青井駅を出たときは、高架と看板のはっきりした色を集めるつもりだった。最初に青和ばら公園へ寄ると、住宅地の中に約100種880株の花が広がっていて、街の入口が思ったより華やかだとわかった。そこから二ツ家愛宕神社へ歩くと、花の色は木の色へ静かに変わった。東綾瀬公園のせせらぎでは歩く速度を落とし、しょうぶ沼公園で水辺の季節感を眺めた。さらに中川公園まで足を伸ばすと、下水処理場の屋上に緑があるという意外さに出会った。最後はパン店を思い浮かべながら駅の方へ戻った。拾ったのは建物の色だけではなく、花を育てる場所、祈る場所、休む場所、食べる場所が重なった青井の暮らしそのものだった。
この旅の足跡
- 駅を出てすぐ、青和ばら公園の石畳と洋風のパーゴラに目を奪われた。約100種880株という数にも驚いたけれど、住宅地の中に急に赤や桃色が現れる感じがいちばん好きだ。
- 鳥居の向こうだけ、通りの音が少し遠くなる。二ツ家愛宕神社は青井の住宅地に残る小さな文化のしるしで、鮮やかな花のあとに見る木の色が新鮮だった。ここで暮らしと信仰の距離を考えた。

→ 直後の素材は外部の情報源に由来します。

--- src/hw/event_cmpl_pkg.sv ---
// shared widths, depths and the FIFO entry type for the completion collector
package event_cmpl_pkg;

    // number of TURFIO completion streams
    localparam int TIO_COUNT = 4;

    // TURFIO beat carries the error field in the low bits and the done address above it
    localparam int TIO_DATA_W = 64;
    localparam int TIO_ERR_W  = 32;

    // header beat carries the error field in the low bits and a 12-bit address above it
    localparam int HDR_DATA_W = 24;
    localparam int HDR_ERR_W  = 8;
    localparam int HDR_ADDR_W = 12;

    // completion address as carried through the FIFOs
    localparam int ADDR_W = 13;

    // width of the outgoing completion stream
    localparam int CMPL_DATA_W = 16;

    // per-source FIFOs are small, the completion FIFO holds a full event buffer
    localparam int TIO_FIFO_DEPTH  = 16;
    localparam int CMPL_FIFO_DEPTH = 4096;

    // must hold 0..CMPL_FIFO_DEPTH
    localparam int CMPL_COUNT_W = 13;

    // reduced beat as stored in the TURFIO and header FIFOs
    // err is the OR of the beat's whole error field
    typedef struct packed {
        logic              err;
        logic [ADDR_W-1:0] addr;
    } cmpl_entry_t;

endpackage

--- src/hw/event_collector_slice.sv ---
`timescale 1ns/1ps

// register slice for one TURFIO stream
// the 64-bit beat is reduced to its error bit and done address on the way in,
// so both buffer stages only hold the 14-bit entry
module event_collector_slice (
    input  logic                                  memclk,
    input  logic                                  memresetn,

    input  logic                                  s_tvalid_i,
    input  logic [event_cmpl_pkg::TIO_DATA_W-1:0] s_tdata_i,
    output logic                                  s_tready_o,

    output logic                                  m_tvalid_o,
    output event_cmpl_pkg::cmpl_entry_t           m_entry_o,
    input  logic                                  m_tready_i
);

    event_cmpl_pkg::cmpl_entry_t in_entry;
    event_cmpl_pkg::cmpl_entry_t skid_entry;
    logic                        main_valid;
    logic                        skid_valid;
    logic                        accept;
    logic                        main_free;

    // error field sits below the done address
    always_comb begin
        in_entry.err  = |s_tdata_i[event_cmpl_pkg::TIO_ERR_W-1:0];
        in_entry.addr = s_tdata_i[event_cmpl_pkg::TIO_ERR_W +: event_cmpl_pkg::ADDR_W];
    end

    // upstream only sees back-pressure once the skid stage is occupied
    assign s_tready_o = !skid_valid;
    assign accept     = s_tvalid_i && !skid_valid;
    assign main_free  = !main_valid || m_tready_i;
    assign m_tvalid_o = main_valid;

    always_ff @(posedge memclk) begin
        if (!memresetn) begin
            main_valid <= 1'b0;
            skid_valid <= 1'b0;
        end else if (main_free) begin
            // skid entry is older, it moves first
            if (skid_valid) begin
                main_valid <= 1'b1;
                skid_valid <= 1'b0;
            end else begin
                main_valid <= accept;
            end
        end else if (accept) begin
            skid_valid <= 1'b1;
        end
    end

    always_ff @(posedge memclk) begin
        if (main_free) begin
            if (skid_valid) begin
                m_entry_o <= skid_entry;
            end else if (accept) begin
                m_entry_o <= in_entry;
            end
        end
        if (accept && !main_free) begin
            skid_entry <= in_entry;
        end
    end

endmodule

--- config.mk ---
export PLATFORM = sky130hd
export DESIGN_NAME = event_collector_slice
export DESIGN_NICKNAME = d
export VERILOG_FILES = /design/src/hw/event_cmpl_pkg.sv /design/src/hw/event_collector_slice.sv
export SDC_FILE = /design/constraint.sdc
export NUM_CORES = 1
export LEC_CHECK = 0
export BUFFER_PORTS_ARGS = -buffer_cell sky130_fd_sc_hd__clkbuf_2
export CAP_MARGIN = 5
export CELL_PAD_IN_SITES_DETAIL_PLACEMENT = 1
export CELL_PAD_IN_SITES_GLOBAL_PLACEMENT = 1
export CORE_MARGIN = 10
export CORE_UTILIZATION = 30
export CTS_CLUSTER_DIAMETER = 100
export DETAILED_ROUTE_END_ITERATION = 10
export PLACE_DENSITY = 0.8
export SLEW_MARGIN = 30
export SYNTH_ARGS = -nofsm -noshare
export SYNTH_HDL_FRONTEND = slang
export SYNTH_SLANG_ARGS = --single-unit
--- constraint.sdc ---
create_clock -name memclk -period 2.55 [get_ports memclk]
set_input_delay 0.255 -clock memclk [delete_from_list [all_inputs] [get_ports memclk]]
set_output_delay 0.255 -clock memclk [all_outputs]
set_load 0.1 [all_outputs]
==> results of run 1 <==
==> state kept, by name (all words and copies together) (netlist names) <==
name / count
skid_entry: 14
m_tvalid_o: 1
m_entry_o: 14
skid_valid: 1
==> cells in the mapped netlist <==
master,instances,area (um2)
edfxtp_1,28,840.8
mux2_2,13,146.4
nor4_1,4,25.02
nor4_2,4,50.05
dfxtp_1,2,40.04
nand2b_1,2,12.51
nand4_1,2,12.51
nor3b_1,2,15.01
a21boi_0,1,7.510
buf_4,1,7.510
buf_6,1,11.26
inv_1,1,3.750
nor2_1,1,3.750
o21a_1,1,7.510
o31a_1,1,8.760
or2_1,1,6.260
==> power by group through the flow <==
stage	clock [mW]	sequential (mW)	combinational, mW
floorplan	0	0.690	0.0312
CTS	0.367	0.570	0.206
global route	0.388	0.572	0.214
global placement	0	0.580	0.201
finish	0.352	0.570	0.203
detailed placement	0	0.581	0.206
==> cell type report <==
| type | count | area [um2] |
|---|---|---|
| fillers | 406 | 2110 |
| well taps | 48 | 60.06 |
| repair buffers | 66 | 335.3 |
| flip-flops and latches | 30 | 880.8 |
| inverters | 1 | 3.754 |
| multi-input cells | 32 | 300.3 |
| clock inverters | 2 | 8.758 |
| clock buffers | 6 | 72.57 |
==> critical path, delay by kind of cell (launching register included) <==
family | cells | cell delay, ps
buffers and inverters | 2 | 450
flip-flops | 1 | 540
==> stage by stage <==
step	cell area [um2]	instances	utilization	hold slack, ps	setup slack (ps)
floorplan	1204	65	-	353.9	302.0
global placement	1580	177	0.4190	452.5	1048
detailed placement	1580	177	0.4190	454.8	994.2
CTS	1662	185	0.4406	166.2	994.2
global route	1662	185	0.4406	165.0	916.2
finish	1662	185	0.4406	175.9	1038
==> worst max-delay path by stage <==
| stage | start | end | slack (ps) |
|---|---|---|---|
| after floorplan | m_tvalid_o$_SDFFE_PN0P_ | skid_entry[0]$_DFFE_PP_ | 300 |
| after global placement | skid_valid$_SDFFE_PP0N_ | m_entry_o[11]$_DFFE_PP_ | 1050 |
| after detailed placement | skid_valid$_SDFFE_PP0N_ | m_entry_o[1]$_DFFE_PP_ | 990 |
| after CTS | skid_valid$_SDFFE_PP0N_ | m_entry_o[6]$_DFFE_PP_ | 990 |
| after global routing | skid_valid$_SDFFE_PP0N_ | m_entry_o[6]$_DFFE_PP_ | 920 |
| final | skid_valid$_SDFFE_PP0N_ | s_tready_o | 1040 |
==> layer usage <==
metal | vias up | wire length [um]
met2 | 24 | 1859
met1 | 405 | 1193
met4 | 0 | 0
met5 | - | 0
met3 | 0 | 171
li1 | 402 | -
==> logic make-up after synthesis <==
family | Yosys count | share of synthesized area
mux | 13 | 0.1221
compound gates | 3 | 0.01984
buf+inv | 3 | 0.01879
simple gates | 16 | 0.1044
flops | 30 | 0.7349
==> summary.md, run 1 <==
| Metric | Value |
|---|---|
| HP Class | `in2reg` |
| Pint | `0.8024 mW` |
| Commonest non-fill, non-tap cell in the layout | `clkbuf_2` |
| Routability Congestion | `0.6765` |
| Top Usage Layer GRT | `met2` |
| Crit path capture type | `output port` |
| Lkg Pwr | `0.6657 nW` |
| Layout area overhead | `38.62%` |
| Global Route Usage Sum | `0.09135` |
| Number of diodes | `0` |
| Setup TNS Final | `0 ps` |
| Clock Pin Slew Worst Setup and Hold Paths | `60 ps` |
| CP Data Arrival Time | `1260 ps` |
| R2R Path End | `m_entry_o[6]$_DFFE_PP_` |
| Vias in the first global route | `966` |
| Grt total ovfl | `0` |
| Comb power frac | `0.181` |
| Die X | `83.21 um` |
| Slowest-stage cell, CP | `dfxtp_1` |
| GR Util met1 | `0.08548` |
| Worst slew pin tran | `634.6 ps` |
| Synth cell types | `16` |
| Num rows | `22` |
| Status | `finished, final reports clean` |
| Max transition margin | `0.5769` |
| Initial drt markers | `41` |
| Number of cells on the worst reg-to-reg path | `1` |
| Design Power | `1.125 mW` |
| Via count | `831` |
| Detailed Place HPWL | `2695 um` |
| Sequential power share | `0.506` |
| Hold buffers post-CTS | `0` |
| Average cell area after synthesis | `18.44 um2` |
| Commonest cells after routing, fill and taps aside | `64 x clkbuf_2, 28 x edfxtp_1, 13 x mux2_2, 5 x clkbuf_8` |
| Critical path class | `reg2out` |
| Met3 usage in global routing | `0.04492` |
| Worst hold stages | `1` |
| Fmax | `661.3 MHz` |
| IO Pins | `84` |
| Crit path time final | `1512 ps` |
| Pins over their slew limit | `0` |
| Sw frac | `0.2870` |
| Post-Syn Instances | `65` |
| RSZ-0062 raised after global routing | `false` |
| Maximum fanout along the worst path | `9` |
| Post-cts resize count | `0` |
| Grt met2 use | `0.1732` |
| Die ar. | `6924 um2` |
| Post-route ant nets | `0` |
| Max-cap violations | `0` |
| Total routed wirelength | `3225 um` |
| CP peak stage delay | `540 ps` |
| CTS max path bufs | `2` |
| Clock skew | `4.997 ps` |
| Register bit total from synthesis | `30` |
| Number of port buffers | `64` |
| Sequential fraction of the synthesis area | `0.7349` |
| Post-Synthesis Net Count | `133` |
| DRC viols | `0` |
| Die height | `83.21 um` |
| Pre-antenna DRT Iters | `2` |
| CP required | `2300 ps` |
| Drt wl/cell | `17.43 um` |
| Starting Density | `0.3179` |
| PwrDens | `677.3 nW/um2` |
| Largest net degree at the start of global routing | `15` |
| Reg2reg start | `skid_valid$_SDFFE_PP0N_` |
| Net switching power | `0.3230 mW` |
| CP startpoint kind | `register` |
| Vias per Instance | `4.492` |
| CTS root buf | `clkbuf_8` |
| Synth Warn # | `0` |
| Share of layout cells above drive strength 1 | `0.6569` |
| Worst-Skew Late Latency | `270 ps` |
| Final period utilization | `0.5930` |
| Crit-path cells | `inv_1, clkbuf_2` |
| Clock sinks | `30` |
| First-pass GRT wire length | `4995 um` |
| Core box area | `3771 um2` |
| HP Start | `s_tdata_i[33]` |
| Flop-to-flop setup slack | `1040 ps` |
| Hold endpoint | `skid_entry[1]$_DFFE_PP_` |
| Final Hold Violating Endpoints | `0` |
| Setup violations, final | `0` |
| Post-CTS setup buffers | `0` |
| Htree depth | `2` |
| Initial antenna violation count | `0` |
| Clock power share | `0.313` |
| Cell area after synthesis | `1199 um2` |
| Nets | `204` |
| Max VDD drop | `0.2382 mV` |
| CTS tree | `yes` |
| CTS Buf Count | `5` |
Power figures use the tool's default switching activity.
==> run 2: changes to the inputs <==
clock period = 1.4 ns   (was 2.55 ns; I/O delays follow)
==> run 2 against run 1 <==
  * Worst hold slack got worse by 120 ps
  * Power rose by 84%
  * Non-clock buffer count rose by 3
  * Clock-buffer cell count did not move
  * First-iteration DRC count fell by 27%
  * Worst setup slack got worse by 870 ps
  * Via count rose by 4.7%
  * Utilization rose by 1.8 points
  * Clock skew fell by 3.3 ps
==> summary.md, run 2 (synthesized netlist as in run 1, its figures left out) <==
| Metric | Value |
|---|---|
| Status | `finished, final reports clean` |
| Layout area overhead | `44.26%` |
| Hold buffers post-CTS | `0` |
| CP required | `1260 ps` |
| R2R Path End | `skid_entry[12]$_DFFE_PP_` |
| Starting Density | `0.3179` |
| Design Power | `2.076 mW` |
| Placed Instances | `180` |
| Number of diodes | `0` |
| Crit path from | `m_tvalid_o$_SDFFE_PN0P_` |
| Commonest non-fill, non-tap cell in the layout | `clkbuf_2` |
| Core box area | `3771 um2` |
| Commonest cells after routing, fill and taps aside | `63 x clkbuf_2, 28 x edfxtp_1, 13 x mux2_2, 5 x clkbuf_8` |
| Drt wl/cell | `17.91 um` |
| DRC viols | `0` |
| Crit path max-delay family | `buffers and inverters` |
| Post-cts resize count | `0` |
| CP bufs+invs | `1` |
| Vias in the first global route | `1019` |
| Reg2reg start | `skid_valid$_SDFFE_PP0N_` |
| CTS max path bufs | `2` |
| PwrDens | `1200 nW/um2` |
| Clock Pin Slew Worst Setup and Hold Paths | `60 ps` |
| Final std cells w/o fill | `188` |
| Flop-to-flop setup slack | `230 ps` |
| Fmax | `812.8 MHz` |
| Global Route Usage Sum | `0.09729` |
| Critical path destination | `m_tvalid_o` |
| IO Pins | `84` |
| Crit-path cells | `clkbuf_2` |
| Setup violations, final | `0` |
| HP Class | `in2reg` |
| Fillers | `420` |
| Worst-Skew Late Latency | `280 ps` |
| Max-cap violations | `0` |
| CP startpoint kind | `register` |
| Pins over their slew limit | `0` |
| Final period utilization | `0.8787` |
| CP Data Arrival Time | `1090 ps` |
| Lkg Pwr | `0.6975 nW` |
| Critical path class | `reg2out` |
| CTS tree | `yes` |
| Largest net degree at the start of global routing | `15` |
| Final Hold Violating Endpoints | `0` |
| Initial drt markers | `30` |
| Crit path time final | `1230 ps` |
| CP peak stage delay | `460 ps` |
| Number of cells on the worst reg-to-reg path | `3` |
| Largest regs | `m_entry_o x14, skid_entry x14` |
| Die X | `83.21 um` |
| CTS root buf | `clkbuf_8` |
| CP Depth | `1` |
| Pre-antenna DRT Iters | `2` |
| Routability Congestion | `0.7305` |
| Crit path capture type | `output port` |
| Post-CTS setup buffers | `0` |
| Via count | `870` |
| Total routed wirelength | `3368 um` |
| Maximum fanout along the worst path | `2` |
| RSZ-0062 raised after global routing | `false` |
| Clock sinks | `30` |
| Initial antenna violation count | `0` |
| Htree depth | `2` |
| Slowest-stage cell, CP | `clkbuf_2` |
| Post-route ant nets | `0` |
| Worst slew pin tran | `561.2 ps` |
| Number of port buffers | `64` |
| Max VDD drop | `0.4904 mV` |
| Share of layout cells above drive strength 1 | `0.6786` |
| Num rows | `22` |
| Nets | `207` |
| Detailed Place HPWL | `2789 um` |
| First-pass GRT wire length | `5195 um` |
| Max transition margin | `0.6275` |
| Clock skew | `1.705 ps` |
| Grt total ovfl | `0` |
| Vias per Instance | `4.628` |
| Setup WS post-layout | `169.8 ps` |
| CTS Buf Count | `5` |
| Die ar. | `6924 um2` |
| Die height | `83.21 um` |
| Setup WS pre-CTS | `205.0 ps` |
run 2: cell count changes in the layout (fill, tap and decap cells not counted):
cell / delta
dfxtp_4: +1
nor3b_2: -1
dfxtp_1: -1
nand2b_4: +1
buf_4: +2
clkbuf_2: -1
nor3b_4: +1
nand2b_1: -1
buf_12: +2
run 2: final cells by class:
class	count	area (um2)	share of cell area
multi-input cells	32	314.1	0.1816
clock inverters	2	8.758	0.005065
repair buffers	69	385.4	0.2229
clock buffers	6	72.57	0.04197
well taps	48	60.06	0.03473
inverters	1	3.754	0.002171
flip-flops and latches	30	884.6	0.5116
run 2: worst min path at each step:
stage                              from                      end  cells past startpoint
after floorplan           s_tdata_i[32]  skid_entry[0]$_DFFE_PP_                      0
after global placement    s_tdata_i[38]  skid_entry[6]$_DFFE_PP_                      1
after detailed placement  s_tdata_i[37]  skid_entry[5]$_DFFE_PP_                      1
after CTS                 s_tdata_i[37]  skid_entry[5]$_DFFE_PP_                      1
after global routing      s_tdata_i[37]  skid_entry[5]$_DFFE_PP_                      1
final                     s_tdata_i[37]  skid_entry[5]$_DFFE_PP_                      1
run 2: stage by stage:
stage	util	TNS (ps)	hold WS, ps	instance area, um2
2_1_floorplan	-	-1086	238.9	1221
3_3_place_gp	0.4370	0	334.2	1648
3_5_place_dp	0.4370	0	337.8	1648
4_1_cts	0.4585	0	46.94	1729
5_1_grt	0.4585	0	33.16	1729
6_report	0.4585	0	52.65	1729
run 2: power by group:
part           switching (mW)  internal, mW  total (mW)
Combinational           0.280         0.107       0.388
Sequential             0.0118          1.03        1.04
Clock                   0.310         0.341       0.650
Total                   0.602          1.47        2.08
run 2: per-layer routing:
| layer | up-vias | routed length, um | global-route usage |
|---|---|---|---|
| li1 | 410 | - | - |
| met1 | 421 | 1176 | 0.08808 |
| met2 | 32 | 1878 | 0.1774 |
| met3 | 7 | 251 | 0.05566 |
| met4 | 0 | 61 | 0.03077 |
| met5 | - | 0 | 0 |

- 東綾瀬公園は広場が点々と続き、遊歩道のそばにせせらぎが流れる。公園なのに一本の長い風景みたいで、歩くほど緑の濃淡が変わるのが面白い。
- しょうぶ沼公園は青井駅から約950メートルで、駅前の建物の色から水辺の紫や緑へ視界が切り替わる。今日は花の盛りを断定せず、季節で表情が変わる場所として歩いた。
- 中川公園は下水処理場の屋上につくられた緑の空間だと知って、景色の見え方が変わった。人工的な場所の上に木々と空が広がる。その意外な組み合わせを、今日いちばん新しい色として覚えておく。
- ぱん もみの木は青井駅から約557メートルのパン店として見つかった。大きな観光施設ではないけれど、焼きたてを持ち帰る想像だけで街の色が少しあたたかくなる。最後に生活の味を添えたい。